_What needs to be done_: Only the lines of the data below from the one with "Path Start: shreg[50]" through the one with "Cell Area: 0.0140 mm2" are wanted. Repeat them exactly.
** Given entries follows **
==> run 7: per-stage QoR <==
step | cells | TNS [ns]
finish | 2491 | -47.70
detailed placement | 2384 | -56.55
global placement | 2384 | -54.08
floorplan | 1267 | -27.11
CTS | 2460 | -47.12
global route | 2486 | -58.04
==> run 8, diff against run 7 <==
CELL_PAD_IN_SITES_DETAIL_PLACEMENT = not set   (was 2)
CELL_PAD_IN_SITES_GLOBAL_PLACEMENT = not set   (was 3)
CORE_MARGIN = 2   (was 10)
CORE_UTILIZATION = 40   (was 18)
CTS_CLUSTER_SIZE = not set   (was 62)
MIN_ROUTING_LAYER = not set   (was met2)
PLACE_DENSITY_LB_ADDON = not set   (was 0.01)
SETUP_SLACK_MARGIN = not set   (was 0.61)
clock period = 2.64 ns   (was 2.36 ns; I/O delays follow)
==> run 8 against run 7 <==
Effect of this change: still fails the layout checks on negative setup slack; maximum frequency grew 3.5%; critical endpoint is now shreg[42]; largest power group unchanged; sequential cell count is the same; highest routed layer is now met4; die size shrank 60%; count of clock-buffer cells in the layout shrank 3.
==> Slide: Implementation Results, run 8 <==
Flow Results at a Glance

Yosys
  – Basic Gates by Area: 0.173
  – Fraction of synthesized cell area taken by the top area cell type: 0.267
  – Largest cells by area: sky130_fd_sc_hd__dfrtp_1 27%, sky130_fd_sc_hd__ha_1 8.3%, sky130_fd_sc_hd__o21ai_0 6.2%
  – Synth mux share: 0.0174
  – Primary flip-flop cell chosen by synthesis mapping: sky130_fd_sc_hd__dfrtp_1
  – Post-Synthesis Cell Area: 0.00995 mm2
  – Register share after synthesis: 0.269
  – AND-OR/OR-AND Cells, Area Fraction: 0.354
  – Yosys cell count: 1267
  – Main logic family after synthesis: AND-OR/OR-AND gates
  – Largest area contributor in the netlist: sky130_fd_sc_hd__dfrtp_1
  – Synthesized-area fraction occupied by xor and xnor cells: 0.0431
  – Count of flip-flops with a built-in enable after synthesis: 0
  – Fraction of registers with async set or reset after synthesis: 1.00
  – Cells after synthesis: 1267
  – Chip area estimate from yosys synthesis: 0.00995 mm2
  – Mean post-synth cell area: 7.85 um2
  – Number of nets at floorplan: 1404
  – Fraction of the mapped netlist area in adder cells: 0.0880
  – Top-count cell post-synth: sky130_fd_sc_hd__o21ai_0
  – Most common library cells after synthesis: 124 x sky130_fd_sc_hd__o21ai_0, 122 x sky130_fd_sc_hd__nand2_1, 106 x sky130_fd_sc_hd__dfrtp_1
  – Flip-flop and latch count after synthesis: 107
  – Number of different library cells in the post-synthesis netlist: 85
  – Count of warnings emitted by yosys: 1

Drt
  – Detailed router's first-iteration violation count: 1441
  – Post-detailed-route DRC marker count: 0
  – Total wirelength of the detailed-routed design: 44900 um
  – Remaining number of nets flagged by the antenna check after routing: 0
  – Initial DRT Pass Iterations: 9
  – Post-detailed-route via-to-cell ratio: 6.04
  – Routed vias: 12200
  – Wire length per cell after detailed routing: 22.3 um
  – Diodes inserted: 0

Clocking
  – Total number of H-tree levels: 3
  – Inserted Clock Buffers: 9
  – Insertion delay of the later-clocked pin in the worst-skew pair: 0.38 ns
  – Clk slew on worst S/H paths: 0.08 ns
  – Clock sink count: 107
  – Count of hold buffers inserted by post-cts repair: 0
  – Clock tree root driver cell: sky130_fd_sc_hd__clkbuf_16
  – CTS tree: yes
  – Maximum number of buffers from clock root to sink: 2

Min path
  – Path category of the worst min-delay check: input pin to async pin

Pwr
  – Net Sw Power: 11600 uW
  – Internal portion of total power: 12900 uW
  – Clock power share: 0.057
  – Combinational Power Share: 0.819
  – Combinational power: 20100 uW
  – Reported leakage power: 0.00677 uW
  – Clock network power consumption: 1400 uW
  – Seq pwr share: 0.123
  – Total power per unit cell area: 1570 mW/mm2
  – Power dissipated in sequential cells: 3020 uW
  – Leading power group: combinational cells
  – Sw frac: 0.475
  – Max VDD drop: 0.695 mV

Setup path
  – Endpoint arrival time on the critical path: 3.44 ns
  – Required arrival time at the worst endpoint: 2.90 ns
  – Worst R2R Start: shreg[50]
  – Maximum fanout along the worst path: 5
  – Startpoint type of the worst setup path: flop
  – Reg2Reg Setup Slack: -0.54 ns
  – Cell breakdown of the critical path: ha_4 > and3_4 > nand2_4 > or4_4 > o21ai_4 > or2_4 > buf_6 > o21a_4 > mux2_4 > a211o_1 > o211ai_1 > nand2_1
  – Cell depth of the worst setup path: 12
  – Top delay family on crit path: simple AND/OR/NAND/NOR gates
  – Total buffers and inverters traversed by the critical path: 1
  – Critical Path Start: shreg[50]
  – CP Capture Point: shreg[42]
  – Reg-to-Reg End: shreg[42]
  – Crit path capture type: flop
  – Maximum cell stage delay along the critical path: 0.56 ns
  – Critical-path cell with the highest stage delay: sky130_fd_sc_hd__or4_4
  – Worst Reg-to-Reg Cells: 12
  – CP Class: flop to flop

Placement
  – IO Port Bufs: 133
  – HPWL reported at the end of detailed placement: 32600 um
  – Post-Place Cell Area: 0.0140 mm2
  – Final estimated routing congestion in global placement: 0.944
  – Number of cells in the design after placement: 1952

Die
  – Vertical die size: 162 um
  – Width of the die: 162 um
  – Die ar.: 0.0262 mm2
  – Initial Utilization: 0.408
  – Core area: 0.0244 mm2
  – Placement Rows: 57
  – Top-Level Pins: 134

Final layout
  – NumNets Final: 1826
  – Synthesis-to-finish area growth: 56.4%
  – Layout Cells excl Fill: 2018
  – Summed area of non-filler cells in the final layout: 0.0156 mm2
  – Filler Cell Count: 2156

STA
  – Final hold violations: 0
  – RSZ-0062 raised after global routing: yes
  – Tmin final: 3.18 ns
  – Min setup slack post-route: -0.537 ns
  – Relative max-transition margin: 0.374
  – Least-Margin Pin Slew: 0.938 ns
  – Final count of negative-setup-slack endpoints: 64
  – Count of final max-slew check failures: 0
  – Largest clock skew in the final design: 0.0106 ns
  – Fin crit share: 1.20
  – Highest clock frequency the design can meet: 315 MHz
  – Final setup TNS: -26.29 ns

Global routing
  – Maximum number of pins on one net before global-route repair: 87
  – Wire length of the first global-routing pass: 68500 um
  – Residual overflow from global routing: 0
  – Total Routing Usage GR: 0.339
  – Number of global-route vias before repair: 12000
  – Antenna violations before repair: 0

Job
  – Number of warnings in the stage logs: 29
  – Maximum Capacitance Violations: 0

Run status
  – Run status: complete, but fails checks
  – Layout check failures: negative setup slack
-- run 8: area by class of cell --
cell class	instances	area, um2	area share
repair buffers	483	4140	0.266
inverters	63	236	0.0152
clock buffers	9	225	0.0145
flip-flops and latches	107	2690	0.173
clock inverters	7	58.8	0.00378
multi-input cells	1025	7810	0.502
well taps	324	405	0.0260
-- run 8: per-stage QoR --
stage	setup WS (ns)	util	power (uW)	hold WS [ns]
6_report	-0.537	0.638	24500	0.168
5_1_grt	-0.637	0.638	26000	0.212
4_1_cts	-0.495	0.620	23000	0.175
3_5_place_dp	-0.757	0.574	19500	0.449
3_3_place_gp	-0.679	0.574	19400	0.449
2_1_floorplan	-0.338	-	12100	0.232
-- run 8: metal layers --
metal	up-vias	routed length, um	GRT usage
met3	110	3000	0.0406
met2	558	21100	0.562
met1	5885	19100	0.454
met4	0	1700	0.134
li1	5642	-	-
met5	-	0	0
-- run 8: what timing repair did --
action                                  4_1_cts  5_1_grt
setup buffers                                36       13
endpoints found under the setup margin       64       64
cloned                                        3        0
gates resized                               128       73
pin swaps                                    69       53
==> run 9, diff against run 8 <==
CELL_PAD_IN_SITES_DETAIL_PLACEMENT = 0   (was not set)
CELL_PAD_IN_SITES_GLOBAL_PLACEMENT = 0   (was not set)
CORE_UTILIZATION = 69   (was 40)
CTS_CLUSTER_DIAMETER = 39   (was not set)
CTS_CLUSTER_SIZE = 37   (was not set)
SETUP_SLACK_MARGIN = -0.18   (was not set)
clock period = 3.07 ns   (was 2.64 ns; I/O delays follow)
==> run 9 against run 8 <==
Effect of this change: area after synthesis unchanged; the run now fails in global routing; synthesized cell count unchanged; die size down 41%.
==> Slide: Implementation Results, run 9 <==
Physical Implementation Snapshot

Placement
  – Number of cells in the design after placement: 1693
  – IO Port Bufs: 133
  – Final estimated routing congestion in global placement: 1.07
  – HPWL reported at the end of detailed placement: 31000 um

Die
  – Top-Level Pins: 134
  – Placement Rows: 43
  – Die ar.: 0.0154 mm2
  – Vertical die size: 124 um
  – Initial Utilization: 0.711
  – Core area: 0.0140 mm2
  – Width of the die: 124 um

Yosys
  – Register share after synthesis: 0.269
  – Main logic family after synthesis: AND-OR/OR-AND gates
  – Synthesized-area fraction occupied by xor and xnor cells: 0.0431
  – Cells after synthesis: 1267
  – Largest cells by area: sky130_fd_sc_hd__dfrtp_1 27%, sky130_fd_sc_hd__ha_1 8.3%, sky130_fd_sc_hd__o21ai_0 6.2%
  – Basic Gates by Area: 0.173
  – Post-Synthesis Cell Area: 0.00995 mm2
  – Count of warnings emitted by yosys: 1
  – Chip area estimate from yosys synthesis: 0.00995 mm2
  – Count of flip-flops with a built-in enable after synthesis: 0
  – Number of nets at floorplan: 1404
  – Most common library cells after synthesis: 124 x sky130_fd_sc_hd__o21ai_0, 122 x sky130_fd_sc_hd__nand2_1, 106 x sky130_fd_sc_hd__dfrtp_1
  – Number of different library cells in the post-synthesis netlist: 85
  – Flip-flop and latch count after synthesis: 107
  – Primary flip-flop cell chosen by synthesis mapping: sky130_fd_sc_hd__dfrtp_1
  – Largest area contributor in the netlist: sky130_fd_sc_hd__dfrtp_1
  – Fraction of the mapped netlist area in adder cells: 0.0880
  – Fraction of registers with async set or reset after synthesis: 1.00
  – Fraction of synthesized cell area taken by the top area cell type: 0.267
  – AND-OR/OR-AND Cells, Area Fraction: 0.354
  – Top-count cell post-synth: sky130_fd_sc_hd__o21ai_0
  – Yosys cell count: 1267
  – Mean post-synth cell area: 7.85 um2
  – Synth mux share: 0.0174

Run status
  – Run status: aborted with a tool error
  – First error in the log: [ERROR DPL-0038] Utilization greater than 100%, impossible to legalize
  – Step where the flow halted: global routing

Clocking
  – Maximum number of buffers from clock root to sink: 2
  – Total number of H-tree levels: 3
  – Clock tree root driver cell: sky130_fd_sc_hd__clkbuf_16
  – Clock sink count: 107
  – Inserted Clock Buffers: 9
** End of Given entries **
_Output of the exercise_:
  – Critical Path Start: shreg[50]
  – CP Capture Point: shreg[42]
  – Reg-to-Reg End: shreg[42]
  – Crit path capture type: flop
  – Maximum cell stage delay along the critical path: 0.56 ns
  – Critical-path cell with the highest stage delay: sky130_fd_sc_hd__or4_4
  – Worst Reg-to-Reg Cells: 12
  – CP Class: flop to flop

Placement
  – IO Port Bufs: 133
  – HPWL reported at the end of detailed placement: 32600 um
  – Post-Place Cell Area: 0.0140 mm2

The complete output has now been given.